Snowplow is designed to make it easy for you to change your tracking design in a safe and backwards-compatible way as your organisational data needs evolve.

Data structures are used to describe the structure your data should be delivered in. The structure itself is described by a JSON schemas. Each schema carries a version number expressed as three numeric digits. As your schema evolves, all previous versions of that schema remain available to ensure backwards-compatibility.
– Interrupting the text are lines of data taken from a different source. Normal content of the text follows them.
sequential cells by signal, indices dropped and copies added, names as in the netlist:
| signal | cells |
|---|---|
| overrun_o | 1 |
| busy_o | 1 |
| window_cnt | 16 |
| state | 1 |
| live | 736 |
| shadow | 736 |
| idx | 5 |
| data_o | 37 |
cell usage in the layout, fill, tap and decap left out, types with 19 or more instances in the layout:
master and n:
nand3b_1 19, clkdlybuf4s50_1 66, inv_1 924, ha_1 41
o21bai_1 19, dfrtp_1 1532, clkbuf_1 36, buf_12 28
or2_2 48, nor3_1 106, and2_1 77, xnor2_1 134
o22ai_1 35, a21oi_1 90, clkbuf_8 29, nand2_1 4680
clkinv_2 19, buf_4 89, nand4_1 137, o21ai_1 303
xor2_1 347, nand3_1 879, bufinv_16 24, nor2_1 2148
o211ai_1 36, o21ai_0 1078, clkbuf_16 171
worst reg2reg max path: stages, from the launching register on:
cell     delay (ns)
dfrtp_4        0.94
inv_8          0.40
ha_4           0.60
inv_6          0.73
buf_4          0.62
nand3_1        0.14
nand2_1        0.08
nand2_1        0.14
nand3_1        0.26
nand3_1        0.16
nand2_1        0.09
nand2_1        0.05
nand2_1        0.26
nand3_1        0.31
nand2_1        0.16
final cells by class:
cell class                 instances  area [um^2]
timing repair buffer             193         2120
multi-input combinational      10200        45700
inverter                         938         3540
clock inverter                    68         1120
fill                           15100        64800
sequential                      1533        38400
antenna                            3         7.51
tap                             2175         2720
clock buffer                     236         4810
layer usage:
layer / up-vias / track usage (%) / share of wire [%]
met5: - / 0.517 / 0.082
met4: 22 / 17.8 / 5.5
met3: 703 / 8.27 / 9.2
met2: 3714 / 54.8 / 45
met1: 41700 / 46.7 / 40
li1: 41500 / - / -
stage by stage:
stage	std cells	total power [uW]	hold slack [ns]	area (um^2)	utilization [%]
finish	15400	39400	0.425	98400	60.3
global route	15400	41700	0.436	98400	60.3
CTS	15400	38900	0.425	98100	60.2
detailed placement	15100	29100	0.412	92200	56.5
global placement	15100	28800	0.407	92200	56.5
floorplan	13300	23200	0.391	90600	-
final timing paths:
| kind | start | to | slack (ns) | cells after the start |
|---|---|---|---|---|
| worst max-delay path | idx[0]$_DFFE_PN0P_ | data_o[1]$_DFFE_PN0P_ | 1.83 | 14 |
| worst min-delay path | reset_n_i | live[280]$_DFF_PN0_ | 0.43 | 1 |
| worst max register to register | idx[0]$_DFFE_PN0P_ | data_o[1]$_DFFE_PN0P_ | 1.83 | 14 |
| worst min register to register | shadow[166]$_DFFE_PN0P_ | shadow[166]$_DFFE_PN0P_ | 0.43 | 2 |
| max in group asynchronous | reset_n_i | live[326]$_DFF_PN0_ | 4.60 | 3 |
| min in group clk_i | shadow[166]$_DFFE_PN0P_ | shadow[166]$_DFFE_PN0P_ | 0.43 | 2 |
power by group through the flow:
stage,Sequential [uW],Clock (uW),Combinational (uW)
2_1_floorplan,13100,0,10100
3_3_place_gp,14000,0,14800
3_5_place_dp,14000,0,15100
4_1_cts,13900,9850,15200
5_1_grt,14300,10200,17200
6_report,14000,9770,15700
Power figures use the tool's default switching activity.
Why is versioning important?

As well as good practice, versioning has an important role in telling Snowplow Loaders how to handle the changes when loading into your data warehouse(s).

For example, for certain changes there will be a need to create new columns, update columns or even create whole new tables. For this reason, it's important you understand when your change is breaking and version correctly.

How do I version?

Breaking and non-breaking changes

In Data Structures UI at the point of publishing a schema you'll be asked to select which version you'd like to create. There are two options:

  • Non-breaking - a non-breaking change is backward compatible with historical data and increments the patch number i.e. 1-0-0 -> 1-0-1.
  • Breaking - a breaking change is not backwards compatible with historical data and increments the model number i.e. 1-0-0 -> 2-0-0.

Should I choose breaking or non-breaking?

Different data warehouses handle schema evolution slightly differently. Use the table below as a guide to how to handle versioning in Data Structures for your warehouse.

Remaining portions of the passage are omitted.